**src/rtl/core/bbe_pkg.sv**
```systemverilog
// ----------------------------------------------------------------------------
// Box blur package
// Shared constants, register indexes and lane control type.
// ----------------------------------------------------------------------------
package bbe_pkg;

    // Default sizing
    localparam int MAX_WIDTH_DEF    = 1024;
    localparam int MAX_RADIUS_DEF   = 8;
    localparam int NUM_CHANNELS_DEF = 4;

    // Pixel and port widths
    localparam int PIX_W      = 8;
    localparam int PORT_CH    = 4;
    localparam int DIV_BIT_W  = $clog2(PIX_W);
    localparam int CFG_IDX_W  = 2;
    localparam int CFG_DATA_W = 16;
    localparam int IMG_W_BITS = 11;
    localparam int IMG_H_BITS = 16;
    localparam int RAD_BITS   = 4;
    localparam int NCH_BITS   = 3;

    // Register indexes
    localparam logic [CFG_IDX_W-1:0] REG_IMAGE_WIDTH   = 2'd0;
    localparam logic [CFG_IDX_W-1:0] REG_IMAGE_HEIGHT  = 2'd1;
    localparam logic [CFG_IDX_W-1:0] REG_BLUR_RADIUS   = 2'd2;
    localparam logic [CFG_IDX_W-1:0] REG_CHANNEL_COUNT = 2'd3;

    // Request commands
    localparam logic CMD_SAMPLE = 1'b0;
    localparam logic CMD_DRAIN  = 1'b1;

    // Control from the sequencer to every lane
    typedef struct packed {
        logic                 clear;
        logic                 acc;
        logic                 step;
        logic [DIV_BIT_W-1:0] bit_idx;
    } lane_ctrl_t;

endpackage

```
**src/rtl/core/bbe_merge.sv**
```systemverilog
// ----------------------------------------------------------------------------
// Box blur lane merge
// Gathers the lane quotients, zeroes unused channels and holds the result
// until the downstream side takes it.
// ----------------------------------------------------------------------------
module bbe_merge
    import bbe_pkg::*;
#(
    parameter int NUM_CHANNELS = NUM_CHANNELS_DEF,
    parameter int NCH_W        = 3
)
(
    input  logic             clk,
    input  logic             rst_n,
    input  logic             load,
    input  logic             last_in,
    input  logic [NCH_W-1:0] nch,
    input  logic [PIX_W-1:0] quot [NUM_CHANNELS],
    input  logic             out_ready,
    output logic             free,
    output logic             out_valid,
    output logic             frame_last,
    output logic [PIX_W-1:0] chan_out [PORT_CH]
);

    logic             valid_reg;
    logic             last_reg;
    logic [PIX_W-1:0] chan_reg  [PORT_CH];
    logic [PIX_W-1:0] chan_next [PORT_CH];

    // Select active channels, zero the rest
    for (genvar k = 0; k < PORT_CH; k++)
    begin : g_ch
        if (k < NUM_CHANNELS)
        begin : g_used
            assign chan_next[k] = (32'(nch) > k) ? quot[k] : '0;
        end
        else
        begin : g_unused
            assign chan_next[k] = '0;
        end
    end

    assign free = !valid_reg || out_ready;

    // Hold the result until taken
    always_ff @(posedge clk or negedge rst_n)
    begin
        if (!rst_n)
        begin
            valid_reg <= 1'b0;
        end
        else if (load)
        begin
            valid_reg <= 1'b1;
        end
        else if (out_ready)
        begin
            valid_reg <= 1'b0;
        end
    end

    always_ff @(posedge clk)
    begin
        if (load)
        begin
            last_reg <= last_in;
            chan_reg <= chan_next;
        end
    end

    assign out_valid  = valid_reg;
    assign frame_last = last_reg;
    assign chan_out   = chan_reg;

endmodule

```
------
What the task asks: Whichever lines of the data include the word "core", pull them out.

Answer space:
**src/rtl/core/bbe_pkg.sv**
**src/rtl/core/bbe_merge.sv**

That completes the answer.